1
votes

My markdown was created according to the style from this top-result cheatsheet with HTML directives, using this commmand:

pandoc -f gfm -t html --atx-headers -s -o out.html in.md

However, the generated html always ignores titles that contains the following HTML code above them, leaving tons of ###, #### in my output HTML. My titles look like these:

# H1

<a name=toc-anchor-h2 />
## H2

<a name=toc-anchor-h3 />
### H3

<a name=toc-anchor-h4 />
#### H4

Then H1 works fine, but the # in the rest levels are all seen by pandoc as plain text. How should I solve this problem?

1

1 Answers

1
votes

The headers must be preceded by a blank line. The missing blank line is causing the Markdown parser to not recognize them as headers. Therefore, edit your document to the following:

# H1

<a name=toc-anchor-h2 />

## H2

<a name=toc-anchor-h3 />

### H3

<a name=toc-anchor-h4 />

#### H4

Of, if you are concerned that that moves the anchors too far away from the intended target, include them inline:

# H1


## <a name=toc-anchor-h2 />H2


### <a name=toc-anchor-h3 />H3


#### <a name=toc-anchor-h4 />H4

Or, as you are using Pandoc, you could use one of the many Pandocs extensions which assigns identifiers directly to each header.

As it turns out, Pandoc's gfm variant of Markdown (which you are using) already includes the auto_identifiers extension. As the name implies, the auto_identifiers extension will cause id attributes to be auto-generated for every header. As a reminder, assigning an id attribute to an HTML element has the same effect as defining an anchor; you can link to either with a hash fragment. Therefore, you could simply remove your anchors and use the auto-generated ids which have already been assigned to the headers themselves.

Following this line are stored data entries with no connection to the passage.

## config.mk

```make
export PLATFORM = sky130hd
export DESIGN_NAME = rwge_phase
export DESIGN_NICKNAME = d
export VERILOG_FILES = /design/src/rtl/rwge_pkg.sv /design/src/rtl/rwge_phase.sv
export SDC_FILE = /design/constraint.sdc
export NUM_CORES = 1
export LEC_CHECK = 0
export ABC_AREA = 1
export BUFFER_PORTS_ARGS = -buffer_cell sky130_fd_sc_hd__buf_2
export CAP_MARGIN = 20
export CORE_MARGIN = 10
export CORE_UTILIZATION = 50
export CTS_CLUSTER_DIAMETER = 80
export DETAILED_ROUTE_END_ITERATION = 10
export PLACE_DENSITY = 0.74
export SYNTH_ARGS = -nofsm -noshare
export SYNTH_HDL_FRONTEND = slang
export SYNTH_SLANG_ARGS = --single-unit
```

## constraint.sdc

```tcl
create_clock -name i_clk -period 8.9 [get_ports i_clk]
set_clock_uncertainty 0.05 [all_clocks]
set_input_delay 0.89 -clock i_clk [delete_from_list [all_inputs] [get_ports i_clk]]
set_output_delay 0.89 -clock i_clk [all_outputs]
set_load 0.01 [all_outputs]
```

However, if you would like to define your own custom id attributes for each header, then you may want to enable the header_attributes extension and alter your Markdown as follows:

# H1

## H2 {#toc-anchor-h2}

### H3 {#toc-anchor-h3}

#### H4 {#toc-anchor-h4}

which would generate the following HTML:

<h1 id="h1">H1</h1>
<h2 id="toc-anchor-h2">H2</h2>
<h3 id="toc-anchor-h3">H3</h3>
<h4 id="toc-anchor-h4">H4</h4>

Note that the "H1" header has an auto id assigned (based upon the text content of the element), while the remaining headers have the custom ids assigned to them.

One word of caution regarding the header_attributes extension: The syntax for defining the custom ids is non-standard and not supported by most Markdown implementations. If you want portable Markdown, then you should probably stick to the auto-generated ids as that does not require any non-standard markup in your documents.

Update: Note that according to the docs, the header_attributes extension is not compatible with gfm. Therefore, you wouldn't be able to use that extension. However, you get auto_identifiers by default. If you want custom identifiers, the you would need to use the custom raw HTML anchors. Of course that gives you the added benefit of a portable Markdown document.